| Work request |
In the entries that follow, the lines from the one with "logic type /" through the one with "## cell usage" are the ones to write out, exactly and with both ends included. Nothing else should appear.

| Source data |

━━━━━━━━

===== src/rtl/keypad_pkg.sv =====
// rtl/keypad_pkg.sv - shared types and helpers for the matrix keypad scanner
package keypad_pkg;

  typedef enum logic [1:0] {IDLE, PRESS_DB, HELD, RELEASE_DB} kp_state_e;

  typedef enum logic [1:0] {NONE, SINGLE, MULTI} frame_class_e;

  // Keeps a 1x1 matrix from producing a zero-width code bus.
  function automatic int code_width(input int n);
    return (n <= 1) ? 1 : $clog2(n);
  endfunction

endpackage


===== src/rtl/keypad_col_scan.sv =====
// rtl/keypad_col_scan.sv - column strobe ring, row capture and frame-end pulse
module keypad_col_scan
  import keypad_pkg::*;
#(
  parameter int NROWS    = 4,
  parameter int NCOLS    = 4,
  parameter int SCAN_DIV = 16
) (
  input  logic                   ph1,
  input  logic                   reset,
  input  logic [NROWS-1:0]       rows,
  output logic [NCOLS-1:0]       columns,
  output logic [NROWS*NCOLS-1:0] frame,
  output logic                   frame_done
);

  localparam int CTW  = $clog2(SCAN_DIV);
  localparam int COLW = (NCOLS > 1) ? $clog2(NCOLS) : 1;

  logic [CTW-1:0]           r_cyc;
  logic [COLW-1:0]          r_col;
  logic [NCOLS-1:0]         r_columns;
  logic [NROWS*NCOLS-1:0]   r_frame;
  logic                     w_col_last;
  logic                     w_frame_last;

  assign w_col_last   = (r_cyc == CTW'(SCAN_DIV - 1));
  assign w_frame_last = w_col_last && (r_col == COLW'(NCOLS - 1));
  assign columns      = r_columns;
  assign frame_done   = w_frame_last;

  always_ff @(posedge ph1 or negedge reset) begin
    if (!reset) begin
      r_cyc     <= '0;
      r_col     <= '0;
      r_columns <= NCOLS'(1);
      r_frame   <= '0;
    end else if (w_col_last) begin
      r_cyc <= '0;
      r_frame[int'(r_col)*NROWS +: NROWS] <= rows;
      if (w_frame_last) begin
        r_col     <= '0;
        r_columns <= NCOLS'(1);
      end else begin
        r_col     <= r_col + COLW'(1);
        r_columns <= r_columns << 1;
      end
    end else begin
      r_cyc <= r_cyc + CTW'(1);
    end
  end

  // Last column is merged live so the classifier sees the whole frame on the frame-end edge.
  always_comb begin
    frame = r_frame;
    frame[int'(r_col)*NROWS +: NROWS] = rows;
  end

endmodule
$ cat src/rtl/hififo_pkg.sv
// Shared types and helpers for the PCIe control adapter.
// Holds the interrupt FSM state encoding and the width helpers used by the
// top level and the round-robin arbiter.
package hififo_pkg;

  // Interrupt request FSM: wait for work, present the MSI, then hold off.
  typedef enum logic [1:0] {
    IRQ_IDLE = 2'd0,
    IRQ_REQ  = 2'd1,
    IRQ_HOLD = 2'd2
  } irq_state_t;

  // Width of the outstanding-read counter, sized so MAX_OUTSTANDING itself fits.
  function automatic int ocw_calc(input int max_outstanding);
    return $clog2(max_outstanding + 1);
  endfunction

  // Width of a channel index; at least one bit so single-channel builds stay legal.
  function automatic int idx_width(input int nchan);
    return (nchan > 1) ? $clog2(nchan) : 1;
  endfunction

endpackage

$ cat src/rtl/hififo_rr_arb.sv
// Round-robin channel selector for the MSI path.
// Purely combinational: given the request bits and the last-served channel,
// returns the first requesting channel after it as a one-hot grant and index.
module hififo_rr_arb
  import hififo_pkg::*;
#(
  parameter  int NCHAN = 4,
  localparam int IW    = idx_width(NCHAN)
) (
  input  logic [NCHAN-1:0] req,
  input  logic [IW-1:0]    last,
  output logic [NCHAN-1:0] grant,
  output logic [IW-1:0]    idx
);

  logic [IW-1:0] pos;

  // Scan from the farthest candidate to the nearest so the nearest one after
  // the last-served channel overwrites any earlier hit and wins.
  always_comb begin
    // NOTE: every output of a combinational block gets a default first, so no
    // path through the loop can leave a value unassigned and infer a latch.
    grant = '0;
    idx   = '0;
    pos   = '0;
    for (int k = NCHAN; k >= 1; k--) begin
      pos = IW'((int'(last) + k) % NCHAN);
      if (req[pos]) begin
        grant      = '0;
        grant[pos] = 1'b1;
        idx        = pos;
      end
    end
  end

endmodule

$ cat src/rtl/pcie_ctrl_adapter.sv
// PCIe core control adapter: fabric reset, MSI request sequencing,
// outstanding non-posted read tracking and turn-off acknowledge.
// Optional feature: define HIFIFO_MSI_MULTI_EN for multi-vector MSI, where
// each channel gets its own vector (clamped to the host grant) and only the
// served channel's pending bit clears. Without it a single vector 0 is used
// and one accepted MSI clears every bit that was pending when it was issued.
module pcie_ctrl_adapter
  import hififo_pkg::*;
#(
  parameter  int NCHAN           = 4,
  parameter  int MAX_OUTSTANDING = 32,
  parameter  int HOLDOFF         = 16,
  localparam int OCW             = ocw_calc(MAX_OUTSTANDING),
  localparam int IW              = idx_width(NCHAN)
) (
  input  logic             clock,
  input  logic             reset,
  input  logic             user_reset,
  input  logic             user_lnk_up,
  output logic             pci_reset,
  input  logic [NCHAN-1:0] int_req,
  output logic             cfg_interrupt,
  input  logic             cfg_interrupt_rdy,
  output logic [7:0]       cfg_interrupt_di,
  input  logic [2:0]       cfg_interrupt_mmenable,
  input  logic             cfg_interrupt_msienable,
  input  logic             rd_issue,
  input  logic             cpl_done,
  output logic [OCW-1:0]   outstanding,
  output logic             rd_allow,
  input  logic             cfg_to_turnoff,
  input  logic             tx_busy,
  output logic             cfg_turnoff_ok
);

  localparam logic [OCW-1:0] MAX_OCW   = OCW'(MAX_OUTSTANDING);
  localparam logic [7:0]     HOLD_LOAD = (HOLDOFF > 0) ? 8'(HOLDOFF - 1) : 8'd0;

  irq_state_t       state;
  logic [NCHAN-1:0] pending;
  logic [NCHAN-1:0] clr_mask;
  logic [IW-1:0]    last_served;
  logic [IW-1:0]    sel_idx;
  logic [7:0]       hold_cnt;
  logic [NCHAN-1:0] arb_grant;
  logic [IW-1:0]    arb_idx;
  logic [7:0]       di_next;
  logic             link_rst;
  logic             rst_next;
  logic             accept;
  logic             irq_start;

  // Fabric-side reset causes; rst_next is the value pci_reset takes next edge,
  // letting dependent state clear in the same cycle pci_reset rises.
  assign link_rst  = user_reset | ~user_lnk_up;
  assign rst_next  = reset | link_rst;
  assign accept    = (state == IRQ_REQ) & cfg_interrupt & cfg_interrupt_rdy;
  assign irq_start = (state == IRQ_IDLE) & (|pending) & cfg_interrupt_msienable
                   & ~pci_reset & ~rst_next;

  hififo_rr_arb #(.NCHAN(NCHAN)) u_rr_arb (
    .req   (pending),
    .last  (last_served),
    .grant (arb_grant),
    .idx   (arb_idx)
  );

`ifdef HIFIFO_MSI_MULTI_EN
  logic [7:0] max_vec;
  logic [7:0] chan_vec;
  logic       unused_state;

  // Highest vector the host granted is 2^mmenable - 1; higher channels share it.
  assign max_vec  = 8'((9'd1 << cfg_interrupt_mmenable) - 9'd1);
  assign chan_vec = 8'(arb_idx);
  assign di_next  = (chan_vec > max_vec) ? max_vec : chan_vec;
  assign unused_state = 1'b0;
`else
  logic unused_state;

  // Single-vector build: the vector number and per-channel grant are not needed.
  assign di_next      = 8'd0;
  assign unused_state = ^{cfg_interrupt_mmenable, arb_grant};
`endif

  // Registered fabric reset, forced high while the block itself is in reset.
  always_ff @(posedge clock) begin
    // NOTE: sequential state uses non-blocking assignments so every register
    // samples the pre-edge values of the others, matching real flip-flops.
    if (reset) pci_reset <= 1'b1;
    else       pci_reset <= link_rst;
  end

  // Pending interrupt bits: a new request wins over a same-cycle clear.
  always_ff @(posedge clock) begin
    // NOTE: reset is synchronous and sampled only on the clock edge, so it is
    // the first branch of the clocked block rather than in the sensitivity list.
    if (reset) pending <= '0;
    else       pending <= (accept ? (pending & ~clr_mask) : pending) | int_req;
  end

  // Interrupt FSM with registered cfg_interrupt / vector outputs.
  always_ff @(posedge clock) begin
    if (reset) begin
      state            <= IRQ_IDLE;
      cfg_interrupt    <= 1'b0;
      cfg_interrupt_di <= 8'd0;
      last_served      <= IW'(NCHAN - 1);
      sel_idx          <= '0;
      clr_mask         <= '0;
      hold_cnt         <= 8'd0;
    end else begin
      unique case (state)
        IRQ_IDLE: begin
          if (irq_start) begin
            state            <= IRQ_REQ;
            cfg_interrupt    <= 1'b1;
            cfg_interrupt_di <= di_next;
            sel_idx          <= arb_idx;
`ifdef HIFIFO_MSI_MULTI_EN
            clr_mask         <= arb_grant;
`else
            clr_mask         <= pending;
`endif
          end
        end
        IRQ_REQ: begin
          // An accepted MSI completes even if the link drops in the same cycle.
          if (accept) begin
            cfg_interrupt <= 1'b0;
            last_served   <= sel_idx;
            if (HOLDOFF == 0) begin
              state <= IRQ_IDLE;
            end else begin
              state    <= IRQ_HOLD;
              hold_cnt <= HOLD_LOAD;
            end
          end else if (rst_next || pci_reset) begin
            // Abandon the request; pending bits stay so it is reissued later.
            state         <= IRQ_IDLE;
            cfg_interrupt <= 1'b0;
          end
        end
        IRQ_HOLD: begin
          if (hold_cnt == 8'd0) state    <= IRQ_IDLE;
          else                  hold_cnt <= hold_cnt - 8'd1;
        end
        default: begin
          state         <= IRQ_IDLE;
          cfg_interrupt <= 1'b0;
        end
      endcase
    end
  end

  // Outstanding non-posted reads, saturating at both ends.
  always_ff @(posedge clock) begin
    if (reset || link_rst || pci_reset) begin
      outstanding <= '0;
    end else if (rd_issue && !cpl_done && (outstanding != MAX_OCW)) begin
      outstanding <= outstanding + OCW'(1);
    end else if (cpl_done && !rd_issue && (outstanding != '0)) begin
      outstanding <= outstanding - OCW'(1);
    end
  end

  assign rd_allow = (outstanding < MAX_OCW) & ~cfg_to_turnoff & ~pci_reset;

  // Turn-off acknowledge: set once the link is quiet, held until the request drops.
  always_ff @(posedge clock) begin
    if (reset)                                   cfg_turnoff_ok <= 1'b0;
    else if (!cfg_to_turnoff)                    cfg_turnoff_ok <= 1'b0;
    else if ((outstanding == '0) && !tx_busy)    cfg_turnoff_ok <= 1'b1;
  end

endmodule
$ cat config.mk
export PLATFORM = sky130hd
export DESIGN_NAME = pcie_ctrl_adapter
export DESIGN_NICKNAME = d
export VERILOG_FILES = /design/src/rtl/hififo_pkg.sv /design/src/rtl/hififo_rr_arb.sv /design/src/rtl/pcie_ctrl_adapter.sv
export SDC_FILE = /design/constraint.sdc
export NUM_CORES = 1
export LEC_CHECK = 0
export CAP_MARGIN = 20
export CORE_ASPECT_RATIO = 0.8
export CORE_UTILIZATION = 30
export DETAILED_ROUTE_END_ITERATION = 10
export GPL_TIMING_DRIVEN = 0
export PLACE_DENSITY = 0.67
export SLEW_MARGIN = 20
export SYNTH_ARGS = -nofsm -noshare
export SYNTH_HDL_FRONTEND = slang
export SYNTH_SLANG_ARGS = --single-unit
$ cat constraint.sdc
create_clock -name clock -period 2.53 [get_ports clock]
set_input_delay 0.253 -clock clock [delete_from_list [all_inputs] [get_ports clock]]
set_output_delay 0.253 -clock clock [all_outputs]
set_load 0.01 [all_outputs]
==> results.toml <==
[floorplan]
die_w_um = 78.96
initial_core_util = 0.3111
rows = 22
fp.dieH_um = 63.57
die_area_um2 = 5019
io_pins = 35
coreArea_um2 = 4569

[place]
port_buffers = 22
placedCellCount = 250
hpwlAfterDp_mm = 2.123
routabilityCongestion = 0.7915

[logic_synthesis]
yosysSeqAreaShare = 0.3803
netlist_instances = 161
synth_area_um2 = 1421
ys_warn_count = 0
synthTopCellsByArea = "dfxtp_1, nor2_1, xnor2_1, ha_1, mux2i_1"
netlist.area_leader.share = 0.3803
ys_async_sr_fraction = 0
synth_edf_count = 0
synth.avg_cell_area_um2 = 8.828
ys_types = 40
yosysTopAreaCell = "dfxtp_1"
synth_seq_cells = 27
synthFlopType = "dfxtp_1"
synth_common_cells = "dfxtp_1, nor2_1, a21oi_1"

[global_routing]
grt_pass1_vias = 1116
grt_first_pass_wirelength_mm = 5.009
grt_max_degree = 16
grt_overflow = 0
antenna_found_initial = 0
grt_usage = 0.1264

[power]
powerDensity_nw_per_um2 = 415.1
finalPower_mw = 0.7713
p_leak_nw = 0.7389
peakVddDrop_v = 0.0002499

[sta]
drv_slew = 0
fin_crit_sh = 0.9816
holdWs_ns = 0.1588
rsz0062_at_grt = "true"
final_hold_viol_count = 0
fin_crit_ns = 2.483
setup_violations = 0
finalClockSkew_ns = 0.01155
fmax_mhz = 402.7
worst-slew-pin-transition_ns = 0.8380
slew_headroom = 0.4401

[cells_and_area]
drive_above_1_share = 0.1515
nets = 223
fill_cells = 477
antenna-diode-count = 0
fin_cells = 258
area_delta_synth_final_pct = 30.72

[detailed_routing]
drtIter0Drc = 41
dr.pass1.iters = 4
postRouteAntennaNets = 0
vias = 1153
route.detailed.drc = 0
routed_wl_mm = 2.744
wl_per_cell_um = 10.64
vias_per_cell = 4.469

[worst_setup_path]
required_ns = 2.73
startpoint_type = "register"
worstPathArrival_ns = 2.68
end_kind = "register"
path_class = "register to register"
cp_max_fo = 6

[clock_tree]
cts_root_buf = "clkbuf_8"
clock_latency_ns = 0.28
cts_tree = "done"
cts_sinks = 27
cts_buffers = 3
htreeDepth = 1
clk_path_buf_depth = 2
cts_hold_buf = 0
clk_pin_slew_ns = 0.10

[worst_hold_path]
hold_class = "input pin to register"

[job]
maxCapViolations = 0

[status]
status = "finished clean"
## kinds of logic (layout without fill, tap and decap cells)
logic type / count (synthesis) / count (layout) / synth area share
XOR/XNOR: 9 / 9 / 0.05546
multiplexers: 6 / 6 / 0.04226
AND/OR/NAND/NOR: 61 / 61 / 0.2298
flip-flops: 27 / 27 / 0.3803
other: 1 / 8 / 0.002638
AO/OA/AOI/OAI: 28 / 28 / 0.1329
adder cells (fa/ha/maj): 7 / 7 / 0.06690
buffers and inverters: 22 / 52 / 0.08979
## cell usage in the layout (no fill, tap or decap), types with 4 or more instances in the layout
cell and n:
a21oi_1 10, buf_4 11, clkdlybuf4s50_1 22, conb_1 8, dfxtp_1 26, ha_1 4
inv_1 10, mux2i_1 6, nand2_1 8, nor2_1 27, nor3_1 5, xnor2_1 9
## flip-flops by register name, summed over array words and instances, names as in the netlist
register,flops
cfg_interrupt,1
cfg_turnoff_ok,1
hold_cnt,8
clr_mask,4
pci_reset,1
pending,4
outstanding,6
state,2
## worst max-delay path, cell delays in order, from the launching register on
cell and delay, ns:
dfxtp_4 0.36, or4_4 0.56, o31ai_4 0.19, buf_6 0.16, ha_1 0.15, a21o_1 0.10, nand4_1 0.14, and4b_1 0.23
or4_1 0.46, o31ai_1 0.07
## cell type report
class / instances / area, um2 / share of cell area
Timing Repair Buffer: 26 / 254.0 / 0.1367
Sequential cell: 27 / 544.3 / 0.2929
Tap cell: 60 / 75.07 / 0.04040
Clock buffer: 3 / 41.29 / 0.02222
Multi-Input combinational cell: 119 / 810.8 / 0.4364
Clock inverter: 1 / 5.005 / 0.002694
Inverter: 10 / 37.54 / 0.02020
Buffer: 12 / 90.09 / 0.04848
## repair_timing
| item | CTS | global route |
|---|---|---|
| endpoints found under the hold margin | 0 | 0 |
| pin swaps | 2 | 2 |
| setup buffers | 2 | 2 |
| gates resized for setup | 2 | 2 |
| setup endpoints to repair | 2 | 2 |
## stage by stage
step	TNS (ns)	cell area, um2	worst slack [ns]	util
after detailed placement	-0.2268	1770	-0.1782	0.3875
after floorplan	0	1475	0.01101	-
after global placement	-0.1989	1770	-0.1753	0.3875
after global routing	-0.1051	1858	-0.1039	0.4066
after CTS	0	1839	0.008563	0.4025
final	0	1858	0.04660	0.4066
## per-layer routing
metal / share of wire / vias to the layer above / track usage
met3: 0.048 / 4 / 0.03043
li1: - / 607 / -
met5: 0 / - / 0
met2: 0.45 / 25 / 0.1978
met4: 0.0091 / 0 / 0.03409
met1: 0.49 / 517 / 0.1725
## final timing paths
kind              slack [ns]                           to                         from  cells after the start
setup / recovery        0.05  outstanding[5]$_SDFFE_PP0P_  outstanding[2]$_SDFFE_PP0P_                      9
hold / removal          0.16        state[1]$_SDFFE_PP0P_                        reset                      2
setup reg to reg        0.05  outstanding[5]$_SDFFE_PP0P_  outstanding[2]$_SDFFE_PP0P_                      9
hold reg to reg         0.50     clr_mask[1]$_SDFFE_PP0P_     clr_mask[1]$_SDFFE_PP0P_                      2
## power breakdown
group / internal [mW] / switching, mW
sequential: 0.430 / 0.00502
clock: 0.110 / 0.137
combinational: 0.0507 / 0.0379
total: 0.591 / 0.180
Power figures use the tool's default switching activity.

━━━━━━━━

| Output of the exercise |
logic type / count (synthesis) / count (layout) / synth area share
XOR/XNOR: 9 / 9 / 0.05546
multiplexers: 6 / 6 / 0.04226
AND/OR/NAND/NOR: 61 / 61 / 0.2298
flip-flops: 27 / 27 / 0.3803
other: 1 / 8 / 0.002638
AO/OA/AOI/OAI: 28 / 28 / 0.1329
adder cells (fa/ha/maj): 7 / 7 / 0.06690
buffers and inverters: 22 / 52 / 0.08979
## cell usage in the layout (no fill, tap or decap), types with 4 or more instances in the layout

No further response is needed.